Kazakhstan military airfield

Kambala is a military airfield in Karaganda Region Kazakhstan, used for transportation and communications support the military ground Sary Shagan. It is located 14 km southwest of the railway station Sary-Shagan railway Moyinty – Shu, 15 km west of the city Priozersk. It is operated by the Russian Federation on a rental basis.
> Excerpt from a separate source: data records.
## src/dbwa_pkg.sv

```systemverilog
`timescale 1ns / 1ps

package dbwa_pkg;

  localparam int unsigned WIN_W     = 16;
  localparam int unsigned DLY_W     = 24;
  localparam int unsigned WORD_W    = 64;
  localparam int unsigned CFG_IDX_W = 3;
  localparam int unsigned CFG_DAT_W = 24;

  // Register indexes of the configuration port
  localparam logic [CFG_IDX_W-1:0] REG_MIN_WINDOW    = 3'd0;
  localparam logic [CFG_IDX_W-1:0] REG_PERIOD_SHRINK = 3'd1;
  localparam logic [CFG_IDX_W-1:0] REG_GROW_DELAY    = 3'd2;
  localparam logic [CFG_IDX_W-1:0] REG_SHRINK_DELAY  = 3'd3;
  localparam logic [CFG_IDX_W-1:0] REG_DELAY_CEILING = 3'd4;

  // Reset values of the configuration registers
  localparam logic [WIN_W-1:0] RST_MIN_WINDOW    = 16'd7;
  localparam logic [DLY_W-1:0] RST_PERIOD_SHRINK = 24'd40;
  localparam logic [DLY_W-1:0] RST_GROW_DELAY    = 24'd20;
  localparam logic [DLY_W-1:0] RST_SHRINK_DELAY  = 24'd100;
  localparam logic [DLY_W-1:0] RST_DELAY_CEILING = 24'd80000;

  typedef enum logic [1:0] {
    ACT_NONE   = 2'd0,
    ACT_SHRUNK = 2'd1,
    ACT_GROWN  = 2'd2
  } action_e;

  typedef struct packed {
    logic busy;
    logic done;
  } rem_status_t;

endpackage

```

## src/dbwa_rem.sv

```systemverilog
`timescale 1ns / 1ps

// Restoring bit-serial remainder: one dividend bit per cycle, one 17-bit
// compare/subtract shared across all steps.
module dbwa_rem
  import dbwa_pkg::*;
(
  input  logic              clk_i,
  input  logic              rst_ni,
  input  logic              start_i,
  input  logic [WORD_W-1:0] dividend_i,
  input  logic [WIN_W-1:0]  divisor_i,
  output rem_status_t       status_o,
  output logic [WIN_W-1:0]  rem_o
);

  localparam int unsigned CNT_W = $clog2(WORD_W);

  logic              busy_q, busy_d;
  logic              done_q, done_d;
  logic [CNT_W-1:0]  cnt_q, cnt_d;
  logic [WORD_W-1:0] dvd_q, dvd_d;
  logic [WIN_W-1:0]  dsr_q, dsr_d;
  logic [WIN_W-1:0]  rem_q, rem_d;

  logic [WIN_W:0] trial;
  logic [WIN_W:0] diff;

  assign trial = {rem_q, dvd_q[WORD_W-1]};
  assign diff  = trial - {1'b0, dsr_q};

  always_comb begin
    busy_d = busy_q;
    done_d = 1'b0;
    cnt_d  = cnt_q;
    dvd_d  = dvd_q;
    dsr_d  = dsr_q;
    rem_d  = rem_q;
    if (start_i) begin
      busy_d = 1'b1;
      cnt_d  = CNT_W'(WORD_W - 1);
      dvd_d  = dividend_i;
      dsr_d  = divisor_i;
      rem_d  = '0;
    end else if (busy_q) begin
      // for a nonzero divisor the remainder stays below it, so either branch fits WIN_W
      if (trial >= {1'b0, dsr_q}) begin
        rem_d = diff[WIN_W-1:0];
      end else begin
        rem_d = trial[WIN_W-1:0];
      end
      dvd_d = {dvd_q[WORD_W-2:0], 1'b0};
      cnt_d = cnt_q - 1'b1;
      if (cnt_q == '0) begin
        busy_d = 1'b0;
        done_d = 1'b1;
      end
    end
  end

  always_ff @(posedge clk_i or negedge rst_ni) begin
    if (!rst_ni) begin
      busy_q <= 1'b0;
      done_q <= 1'b0;
      cnt_q  <= '0;
    end else begin
      busy_q <= busy_d;
      done_q <= done_d;
      cnt_q  <= cnt_d;
    end
  end

  always_ff @(posedge clk_i) begin
    dvd_q <= dvd_d;
    dsr_q <= dsr_d;
    rem_q <= rem_d;
  end

  assign status_o.busy = busy_q;
  assign status_o.done = done_q;
  assign rem_o         = rem_q;

endmodule

```

## src/delay_based_window_adjust.sv

```systemverilog
`timescale 1ns / 1ps

// Channel | Direction | Handshake               | Payload
// --------+-----------+-------------------------+---------------------------------
// in      | input     | in_valid_i / in_stall_o | seq_acked, send_time, recv_time
// out     | output    | out_valid_o / out_stall_i | window, action
// cfg     | input     | cfg_valid_i / cfg_ready_o | cfg_index_i, cfg_data_i
//
// One ack goes from acceptance to a loaded output register in steps:
// the delay bands are latched at acceptance, then the bit-serial
// remainder unit runs (seq_acked mod window, one bit a cycle), then the
// periodic flag is latched, then the window update step loads the output
// register once it is free. The next ack is accepted only after that
// update step. The input stalls for the whole time; a result held in
// the output register does not block the next ack until its update step.
// Reset (async, active low) sets the window to INITIAL_WINDOW and the
// registers to their defaults. The config port is always ready.
module delay_based_window_adjust
  import dbwa_pkg::*;
#(
  parameter logic [WIN_W-1:0] INITIAL_WINDOW = 16'd20,
  parameter logic [WIN_W-1:0] MAX_WINDOW     = 16'd65535
) (
  input  logic                 clk_i,
  input  logic                 rst_ni,
  input  logic                 in_valid_i,
  output logic                 in_stall_o,
  input  logic [WORD_W-1:0]    in_seq_acked_i,
  input  logic [WORD_W-1:0]    in_send_time_i,
  input  logic [WORD_W-1:0]    in_recv_time_i,
  output logic                 out_valid_o,
  input  logic                 out_stall_i,
  output logic [WIN_W-1:0]     out_window_o,
  output logic [1:0]           out_action_o,
  input  logic                 cfg_valid_i,
  output logic                 cfg_ready_o,
  input  logic [CFG_IDX_W-1:0] cfg_index_i,
  input  logic [CFG_DAT_W-1:0] cfg_data_i
);

  typedef enum logic [1:0] {
    ST_IDLE,
    ST_DIV,
    ST_UPD
  } state_e;

  state_e state_q;

  logic [WIN_W-1:0] min_window_q;
  logic [DLY_W-1:0] period_shrink_q;
  logic [DLY_W-1:0] grow_delay_q;
  logic [DLY_W-1:0] shrink_delay_q;
  logic [DLY_W-1:0] delay_ceiling_q;

  logic [WIN_W-1:0] cwnd_q;
  logic             per_shrink_q;
  logic             grow_q;
  logic             shrink_q;
  logic             periodic_q;
  logic             out_valid_q;
  logic [WIN_W-1:0] out_window_q;
  action_e          out_action_q;

  logic              in_fire;
  logic              out_free;
  logic [WORD_W-1:0] delay;
  logic              delay_hi;
  logic [DLY_W-1:0]  delay_lo;
  logic              below_ceiling;
  rem_status_t       rem_status;
  logic [WIN_W-1:0]  rem;

  logic [WIN_W-1:0] w_shr;
  logic [WIN_W-1:0] w_new;
  action_e          act_new;

  assign in_fire    = in_valid_i && !in_stall_o;
  assign in_stall_o = (state_q != ST_IDLE);
  assign out_free   = !out_valid_q || !out_stall_i;

  // delay bands: upper 40 bits nonzero puts the delay above any 24-bit bound
  assign delay         = in_recv_time_i - in_send_time_i;
  assign delay_hi      = |delay[WORD_W-1:DLY_W];
  assign delay_lo      = delay[DLY_W-1:0];
  assign below_ceiling = !delay_hi && (delay_lo < delay_ceiling_q);

  dbwa_rem u_rem (
    .clk_i      (clk_i),
    .rst_ni     (rst_ni),
    .start_i    (in_fire),
    .dividend_i (in_seq_acked_i),
    .divisor_i  (cwnd_q),
    .status_o   (rem_status),
    .rem_o      (rem)
  );

  always_comb begin
    logic do_shrink;
    do_shrink = periodic_q ? per_shrink_q : shrink_q;
    w_shr     = cwnd_q;
    if (do_shrink && (cwnd_q > min_window_q) && (cwnd_q > WIN_W'(1))) begin
      w_shr = cwnd_q - 1'b1;
    end
    w_new = w_shr;
    if (periodic_q && grow_q && (w_shr < MAX_WINDOW)) begin
      w_new = w_shr + 1'b1;
    end
    if (w_new < cwnd_q) begin
      act_new = ACT_SHRUNK;
    end else if (w_new > cwnd_q) begin
      act_new = ACT_GROWN;
    end else begin
      act_new = ACT_NONE;
    end
  end

  always_ff @(posedge clk_i or negedge rst_ni) begin
    if (!rst_ni) begin
      state_q     <= ST_IDLE;
      cwnd_q      <= INITIAL_WINDOW;
      out_valid_q <= 1'b0;
    end else begin
      if (out_valid_q && !out_stall_i && (state_q != ST_UPD)) begin
        out_valid_q <= 1'b0;
      end
      unique case (state_q)
        ST_IDLE: begin
          if (in_fire) begin
            state_q <= ST_DIV;
          end
        end
        ST_DIV: begin
          if (rem_status.done) begin
            state_q <= ST_UPD;
          end
        end
        ST_UPD: begin
          if (out_free) begin
            cwnd_q      <= w_new;
            out_valid_q <= 1'b1;
            state_q     <= ST_IDLE;
          end else begin
            out_valid_q <= 1'b1;
          end
        end
        default: state_q <= ST_IDLE;
      endcase
    end
  end

  always_ff @(posedge clk_i) begin
    if (in_fire) begin
      per_shrink_q <= (delay_hi || (delay_lo > period_shrink_q)) && below_ceiling;
      grow_q       <= !delay_hi && (delay_lo != '0) && (delay_lo < grow_delay_q);
      shrink_q     <= (delay_hi || (delay_lo > shrink_delay_q)) && below_ceiling;
    end
    if (state_q == ST_DIV && rem_status.done) begin
      // a zero window counts as periodic
      periodic_q <= (rem == '0) || (cwnd_q == '0);
    end
    if (state_q == ST_UPD && out_free) begin
      out_window_q <= w_new;
      out_action_q <= act_new;
    end
  end

  always_ff @(posedge clk_i or negedge rst_ni) begin
    if (!rst_ni) begin
      min_window_q    <= RST_MIN_WINDOW;
      period_shrink_q <= RST_PERIOD_SHRINK;
      grow_delay_q    <= RST_GROW_DELAY;
      shrink_delay_q  <= RST_SHRINK_DELAY;
      delay_ceiling_q <= RST_DELAY_CEILING;
    end else if (cfg_valid_i && cfg_ready_o) begin
      unique case (cfg_index_i)
        REG_MIN_WINDOW:    min_window_q    <= cfg_data_i[WIN_W-1:0];
        REG_PERIOD_SHRINK: period_shrink_q <= cfg_data_i;
        REG_GROW_DELAY:    grow_delay_q    <= cfg_data_i;
        REG_SHRINK_DELAY:  shrink_delay_q  <= cfg_data_i;
        REG_DELAY_CEILING: delay_ceiling_q <= cfg_data_i;
        default: ;
      endcase
    end
  end

  assign cfg_ready_o  = 1'b1;
  assign out_valid_o  = out_valid_q;
  assign out_window_o = out_window_q;
  assign out_action_o = out_action_q;

`ifndef SYNTHESIS
  a_window_nonzero: assert property (@(posedge clk_i) disable iff (!rst_ni)
    out_valid_o |-> (out_window_o != '0))
    else $error("window reported as zero");

  a_busy_after_accept: assert property (@(posedge clk_i) disable iff (!rst_ni)
    (in_valid_i && !in_stall_o) |=> (in_stall_o && rem_status.busy))
    else $error("remainder unit not started on accepted transaction");

  a_action_code: assert property (@(posedge clk_i) disable iff (!rst_ni)
    out_valid_o |-> (out_action_o == ACT_NONE || out_action_o == ACT_SHRUNK ||
                     out_action_o == ACT_GROWN))
    else $error("undefined action code");

  a_div_done_in_div: assert property (@(posedge clk_i) disable iff (!rst_ni)
    rem_status.done |-> (state_q == ST_DIV))
    else $error("remainder done outside divide state");
`endif

endmodule
```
Kambala is able to take the IL-76, An-22, Tu-154, and helicopters of all types.

== History ==
Since March 1957, the 283rd separate mixed aviation squadron (aircraft Li-2) was based at the airfield. In March–October 1958, the 679th Separate Aviation Regiment was formed on the basis of a Soviet Air Force squadron. In June 1959, the 60th Mixed Test Aviation Division was formed at the airfield. In addition to 679 officers, it included the 678th Guards Trans-Baikal Mixed Aviation Regiment (which arrived in mid-October 1959), 297th Aviation Technical Base, 305th Separate Radio Lighting Division, 1157th Separate Radar Company. In 1961, the 1157th company was reorganized into a radio engineering battalion. In 1962, the 305th division was reorganized into a communications battalion.

In 1960, the 31st Separate Fighter Squadron and the 1266th Separate Radar Company were introduced into the division to provide air defence of the test sites. On their base, the 737th Fighter Aviation Regiment and the 155th Radio Engineering Battalion were formed. In 1962, they were subordinated to the 7th Air Defence Division, 12th Independent Air Defense Army.

In the late 1980s, the 60th Mixed Test Aviation Division was reduced to a regiment.

In October 1990, the 679 OITAP was disbanded, and on its basis, the 54th Separate Test Aviation Squadron (equipped with An-12 and An-26 aircraft, helicopters Mi-8T) were formed.

In October 1998, the 54th Separate Helicopter Squadron (54 IAE) was formed on the basis of the 54th IAE, based on the airfield to this day. The squadron is equipped with Mi-8T helicopters.

In 1998, 10th Test Site of the Russian Defense Ministry was removed from the air defense forces and reassigned to 4th State Central Interspecific Training Ground Strategic Missile Forces.